El Seven de Tafí siempre regala historias que van más allá de lo estrictamente deportivo. Este año, una de ellas tendrá apellido compartido. Bruno López Staneff (25) y Ezequiel López Staneff (23) vestirán la camiseta de Palau, mientras que Agustín López Staneff (18) defenderá los colores de Universitario (Stella Artois). Tres hermanos, un mismo torneo y la posibilidad concreta de cruzarse en la cancha.

Bruno, el mayor, vive la previa desde un lugar de referencia y acompañamiento. Con más recorrido y experiencia, asume casi de manera natural el rol de guía, sobre todo con el menor. “Es muy lindo poder coincidir con mi hermano y compartir esto con él”, contó sobre Ezequiel, y amplió su mirada sobre Agustín. “Es chico, está muy motivado y nosotros tratamos de llevarlo paso a paso”, relató, convencido de que el crecimiento también se construye fuera de la cancha.

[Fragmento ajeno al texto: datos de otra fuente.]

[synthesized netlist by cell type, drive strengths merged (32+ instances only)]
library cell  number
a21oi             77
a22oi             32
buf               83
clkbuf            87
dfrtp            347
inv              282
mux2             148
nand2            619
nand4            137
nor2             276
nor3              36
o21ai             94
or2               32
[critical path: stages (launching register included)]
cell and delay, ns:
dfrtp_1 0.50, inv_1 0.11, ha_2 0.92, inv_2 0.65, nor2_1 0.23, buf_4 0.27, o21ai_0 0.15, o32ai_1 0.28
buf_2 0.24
**src/rtl/ntt_k2_wb_agu.sv**
```systemverilog
// ntt_k2_wb_agu: write-back address generator for the last NTT stage (k2).
//
// Each 16-lane group of butterfly order pairs (Order_0/Order_1) issued by the
// read-side AGU is captured into a tag FIFO. The FIFO holds the groups while
// the butterfly pipeline runs. As each result group leaves the butterfly array,
// the captured pairs are replayed in issue order as memory write addresses.
// wb_done rises once NUM_GROUPS groups have been written back.
//
// Ports
//   clk, rst             clock (rising edge), asynchronous active-high reset
//   wb_enable            stage active; low clears everything back to IDLE
//   addr_valid           AGU group valid; order0_in/order1_in hold the packed pairs
//   res_valid            butterfly result group valid; pops one group
//   wr_en                write strobe, one cycle after the pop
//   wr_addr0/wr_addr1    replayed write addresses; held while wr_en is low
//   fifo_full/empty      occupancy flags
//   overflow/underflow   sticky error flags (dropped push / pop on empty)
//   wb_done              level, all groups of the stage written back
module ntt_k2_wb_agu #(
  parameter int D_WIDTH    = 12,
  parameter int LANES      = 16,
  parameter int DEPTH      = 8,
  parameter int NUM_GROUPS = 16
) (
  input  logic                     clk,
  input  logic                     rst,
  input  logic                     wb_enable,
  input  logic                     addr_valid,
  input  logic [LANES*D_WIDTH-1:0] order0_in,
  input  logic [LANES*D_WIDTH-1:0] order1_in,
  input  logic                     res_valid,
  output logic                     wr_en,
  output logic [LANES*D_WIDTH-1:0] wr_addr0,
  output logic [LANES*D_WIDTH-1:0] wr_addr1,
  output logic                     fifo_full,
  output logic                     fifo_empty,
  output logic                     overflow,
  output logic                     underflow,
  output logic                     wb_done
);

  localparam int PW = $clog2(DEPTH);
  localparam int OW = $clog2(DEPTH + 1);
  localparam int CW = $clog2(NUM_GROUPS + 1);

  typedef enum logic [1:0] {IDLE, RUN, DONE} state_t;

  state_t          state, state_nxt;
  logic [PW-1:0]   wptr, rptr;
  logic [OW-1:0]   occ;
  logic [CW-1:0]   cnt;
  logic            run, clr, push, pop, last_pop;

  assign fifo_full  = (occ == OW'(DEPTH));
  assign fifo_empty = (occ == '0);
  assign wb_done    = (state == DONE);

  // Inputs are only honoured in RUN with the stage still enabled; a low
  // wb_enable discards this cycle's traffic because everything clears anyway.
  assign run      = (state == RUN) && wb_enable;
  assign clr      = !wb_enable || (state == IDLE);
  assign pop      = run && res_valid && !fifo_empty;
  // A full FIFO still accepts a push when a pop frees the slot this cycle.
  assign push     = run && addr_valid && (!fifo_full || pop);
  assign last_pop = pop && (cnt == CW'(NUM_GROUPS - 1));

  always_ff @(posedge clk or posedge rst) begin
    if (rst) state <= IDLE;
    else     state <= state_nxt;
  end

  always_comb begin
    state_nxt = state;
    if (!wb_enable) begin
      state_nxt = IDLE;
    end else begin
      case (state)
        IDLE:    state_nxt = RUN;
        RUN:     if (last_pop) state_nxt = DONE;
        DONE:    state_nxt = DONE;
        default: state_nxt = IDLE;
      endcase
    end
  end

  always_ff @(posedge clk or posedge rst) begin
    if (rst) begin
      wptr      <= '0;
      rptr      <= '0;
      occ       <= '0;
      cnt       <= '0;
      wr_en     <= 1'b0;
      overflow  <= 1'b0;
      underflow <= 1'b0;
    end else if (clr) begin
      wptr      <= '0;
      rptr      <= '0;
      occ       <= '0;
      cnt       <= '0;
      wr_en     <= 1'b0;
      overflow  <= 1'b0;
      underflow <= 1'b0;
    end else begin
      wr_en <= pop;
      // DEPTH is a power of two, so pointer wrap is the natural rollover.
      if (push) wptr <= wptr + PW'(1);
      if (pop) begin
        rptr <= rptr + PW'(1);
        cnt  <= cnt + CW'(1);
      end
      case ({push, pop})
        2'b10:   occ <= occ + OW'(1);
        2'b01:   occ <= occ - OW'(1);
        default: occ <= occ;
      endcase
      if (run && addr_valid && !push) overflow <= 1'b1;
      // No bypass: emptiness is judged at the start of the cycle.
      if (run && res_valid && fifo_empty) underflow <= 1'b1;
    end
  end

  // Per-lane tag storage and registered replay. When full with a simultaneous
  // push/pop, wptr==rptr; the read sees the old entry since the write lands at
  // the same edge.
  for (genvar i = 0; i < LANES; i++) begin : g_lane
    logic [D_WIDTH-1:0] mem0 [DEPTH];
    logic [D_WIDTH-1:0] mem1 [DEPTH];
    logic [D_WIDTH-1:0] a0, a1;

    always_ff @(posedge clk) begin
      if (push) begin
        mem0[wptr] <= order0_in[i*D_WIDTH +: D_WIDTH];
        mem1[wptr] <= order1_in[i*D_WIDTH +: D_WIDTH];
      end
    end

    always_ff @(posedge clk or posedge rst) begin
      if (rst) begin
        a0 <= '0;
        a1 <= '0;
      end else if (clr) begin
        a0 <= '0;
        a1 <= '0;
      end else if (pop) begin
        a0 <= mem0[rptr];
        a1 <= mem1[rptr];
      end
    end

    assign wr_addr0[i*D_WIDTH +: D_WIDTH] = a0;
    assign wr_addr1[i*D_WIDTH +: D_WIDTH] = a1;
  end

endmodule

```
**src/rtl/traffic_phase_ctrl.sv**
```systemverilog
// traffic_phase_ctrl
//   Generates the traffic_state code consumed by pwm_driver. It steps
//   RED -> GREEN -> YELLOW -> RED, timing each phase in prescaler ticks.
//   Latched pedestrian requests shorten GREEN and are served by a walk RED.
//   An emergency input forces GREEN to YELLOW and holds RED.
//
// Ports
//   clk           system clock
//   rst           synchronous active-high reset
//   enable        runs the prescaler and phase timers; low freezes them
//   ped_req       pedestrian request (level or pulse)
//   emerg         emergency override (level)
//   traffic_state 00 RED, 01 GREEN, 10 YELLOW
//   remaining     ticks left in the current phase, including the current one
//   state_change  one-cycle pulse in the first cycle of a new phase
//   ped_ack       one-cycle pulse when a walk RED begins
//   ped_walk      high for the whole walk RED
//
// state  | meaning
// RED    | stop; walk phase when a request was pending at entry
// GREEN  | go; may end early on a pending request after MIN_GRN ticks
// YELLOW | clearance; always completes

module traffic_phase_ctrl #(
    parameter int unsigned TICK_DIV = 1000,
    parameter int unsigned RED_T    = 20,
    parameter int unsigned GRN_T    = 30,
    parameter int unsigned YEL_T    = 5,
    parameter int unsigned MIN_GRN  = 10,
    parameter int unsigned CNT_W    = 16
) (
    input  logic             clk,
    input  logic             rst,
    input  logic             enable,
    input  logic             ped_req,
    input  logic             emerg,
    output logic [1:0]       traffic_state,
    output logic [CNT_W-1:0] remaining,
    output logic             state_change,
    output logic             ped_ack,
    output logic             ped_walk
);

    localparam int unsigned PRE_W = $clog2(TICK_DIV);

    localparam logic [PRE_W-1:0] PRE_MAX = PRE_W'(TICK_DIV - 1);
    localparam logic [PRE_W-1:0] PRE_ONE = PRE_W'(1);
    localparam logic [CNT_W-1:0] CNT_ONE = CNT_W'(1);
    localparam logic [CNT_W-1:0] RED_LD  = CNT_W'(RED_T);
    localparam logic [CNT_W-1:0] GRN_LD  = CNT_W'(GRN_T);
    localparam logic [CNT_W-1:0] YEL_LD  = CNT_W'(YEL_T);
    // A tick completing with remaining at or below this value brings the
    // elapsed GREEN ticks (including the one completing) up to MIN_GRN.
    localparam logic [CNT_W-1:0] EARLY_REM = CNT_W'(GRN_T + 1 - MIN_GRN);

    typedef enum logic [1:0] {
        ST_RED    = 2'b00,
        ST_GREEN  = 2'b01,
        ST_YELLOW = 2'b10
    } state_e;

    state_e           state_q, state_d;
    logic [CNT_W-1:0] rem_q, rem_d;
    logic [PRE_W-1:0] presc_q, presc_d;
    logic             pending_q, pending_d;
    logic             emerg_q;
    logic             sc_q, sc_d;
    logic             ack_q, ack_d;
    logic             walk_q, walk_d;

    logic             tick;
    logic             go;
    state_e           nxt;

    assign tick = enable && (presc_q == PRE_MAX);

    always_comb begin
        state_d   = state_q;
        rem_d     = rem_q;
        presc_d   = presc_q;
        pending_d = pending_q;
        sc_d      = 1'b0;
        ack_d     = 1'b0;
        walk_d    = walk_q;
        go        = 1'b0;
        nxt       = state_q;

        if (enable) begin
            presc_d = (presc_q == PRE_MAX) ? '0 : presc_q + PRE_ONE;
        end

        if (ped_req && !walk_q) begin
            pending_d = 1'b1;
        end

        unique case (state_q)
            ST_RED: begin
                if (emerg_q && !emerg) begin
                    // Emergency just released: restart a full RED silently.
                    rem_d   = RED_LD;
                    presc_d = '0;
                end else if (tick) begin
                    if (rem_q != CNT_ONE) begin
                        rem_d = rem_q - CNT_ONE;
                    end else if (!emerg) begin
                        go  = 1'b1;
                        nxt = ST_GREEN;
                    end
                end
            end
            ST_GREEN: begin
                if (emerg) begin
                    go  = 1'b1;
                    nxt = ST_YELLOW;
                end else if (tick) begin
                    if (rem_q == CNT_ONE || (pending_q && rem_q <= EARLY_REM)) begin
                        go  = 1'b1;
                        nxt = ST_YELLOW;
                    end else begin
                        rem_d = rem_q - CNT_ONE;
                    end
                end
            end
            ST_YELLOW: begin
                if (tick) begin
                    if (rem_q == CNT_ONE) begin
                        go  = 1'b1;
                        nxt = ST_RED;
                    end else begin
                        rem_d = rem_q - CNT_ONE;
                    end
                end
            end
            default: begin
                go  = 1'b1;
                nxt = ST_RED;
            end
        endcase

        if (go) begin
            state_d = nxt;
            presc_d = '0;
            sc_d    = 1'b1;
            walk_d  = 1'b0;
            unique case (nxt)
                ST_GREEN:  rem_d = GRN_LD;
                ST_YELLOW: rem_d = YEL_LD;
                default: begin
                    rem_d     = RED_LD;
                    pending_d = 1'b0;
                    ack_d     = pending_q;
                    walk_d    = pending_q;
                end
            endcase
        end
    end

    always_ff @(posedge clk) begin
        if (rst) begin
            state_q   <= ST_RED;
            rem_q     <= RED_LD;
            presc_q   <= '0;
            pending_q <= 1'b0;
            emerg_q   <= 1'b0;
            sc_q      <= 1'b0;
            ack_q     <= 1'b0;
            walk_q    <= 1'b0;
        end else begin
            state_q   <= state_d;
            rem_q     <= rem_d;
            presc_q   <= presc_d;
            pending_q <= pending_d;
            emerg_q   <= emerg;
            sc_q      <= sc_d;
            ack_q     <= ack_d;
            walk_q    <= walk_d;
        end
    end

    assign traffic_state = state_q;
    assign remaining     = rem_q;
    assign state_change  = sc_q;
    assign ped_ack       = ack_q;
    assign ped_walk      = walk_q;

endmodule

```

Ezequiel, en cambio, encara el Seven con una lógica más competitiva. Acostumbrado al rugby de 15 y en pleno proceso de adaptación al seven, no negocia la intensidad ni siquiera cuando el rival sea el más chico de su familia. “Se le juega como a cualquier rival, no por ser mi hermano tiene que haber piedad”, afirmó, dejando en claro que el rigor del formato y el nivel del torneo no permiten concesiones. “Hay que demostrarle lo que es el Seven”, narró, entre risas, pero con tono firme.

PALAU. Los dos hermanos mayores son compañeros de equipo y no quieren perder la apuesta con Agustín.

Agustín, el menor de los tres, transita el desafío con entusiasmo y ansiedad. Será su primer Seven de Tafí y también su primera experiencia enfrentando a rivales mayores. “Estoy muy ansioso, pero quiero jugarlo como sea”, contó. Lejos de achicarse, asumió el cruce como una motivación extra. “Si me toca enfrentarlos, les quiero ganar. No les tengo miedo”, aseguró, respaldado por el acompañamiento familiar. “Mis viejos están muy contentos por los tres y seguro van a estar ahí en Tafí”, narró.

La historia se completa con una apuesta familiar. El asado del cierre quedó atado al resultado del Seven: si Palau se consagra, Agustín será el único responsable de pagar, cocinar y lavar, sin socios ni excusas. En cambio, si Stella Artois da el golpe, el menor de los López Staneff pasará de rival a beneficiado, con Bruno y Ezequiel obligados a hacerse cargo de la cuenta. Un condimento extra que, en Tafí del Valle, promete estirarse mucho más allá del último partido.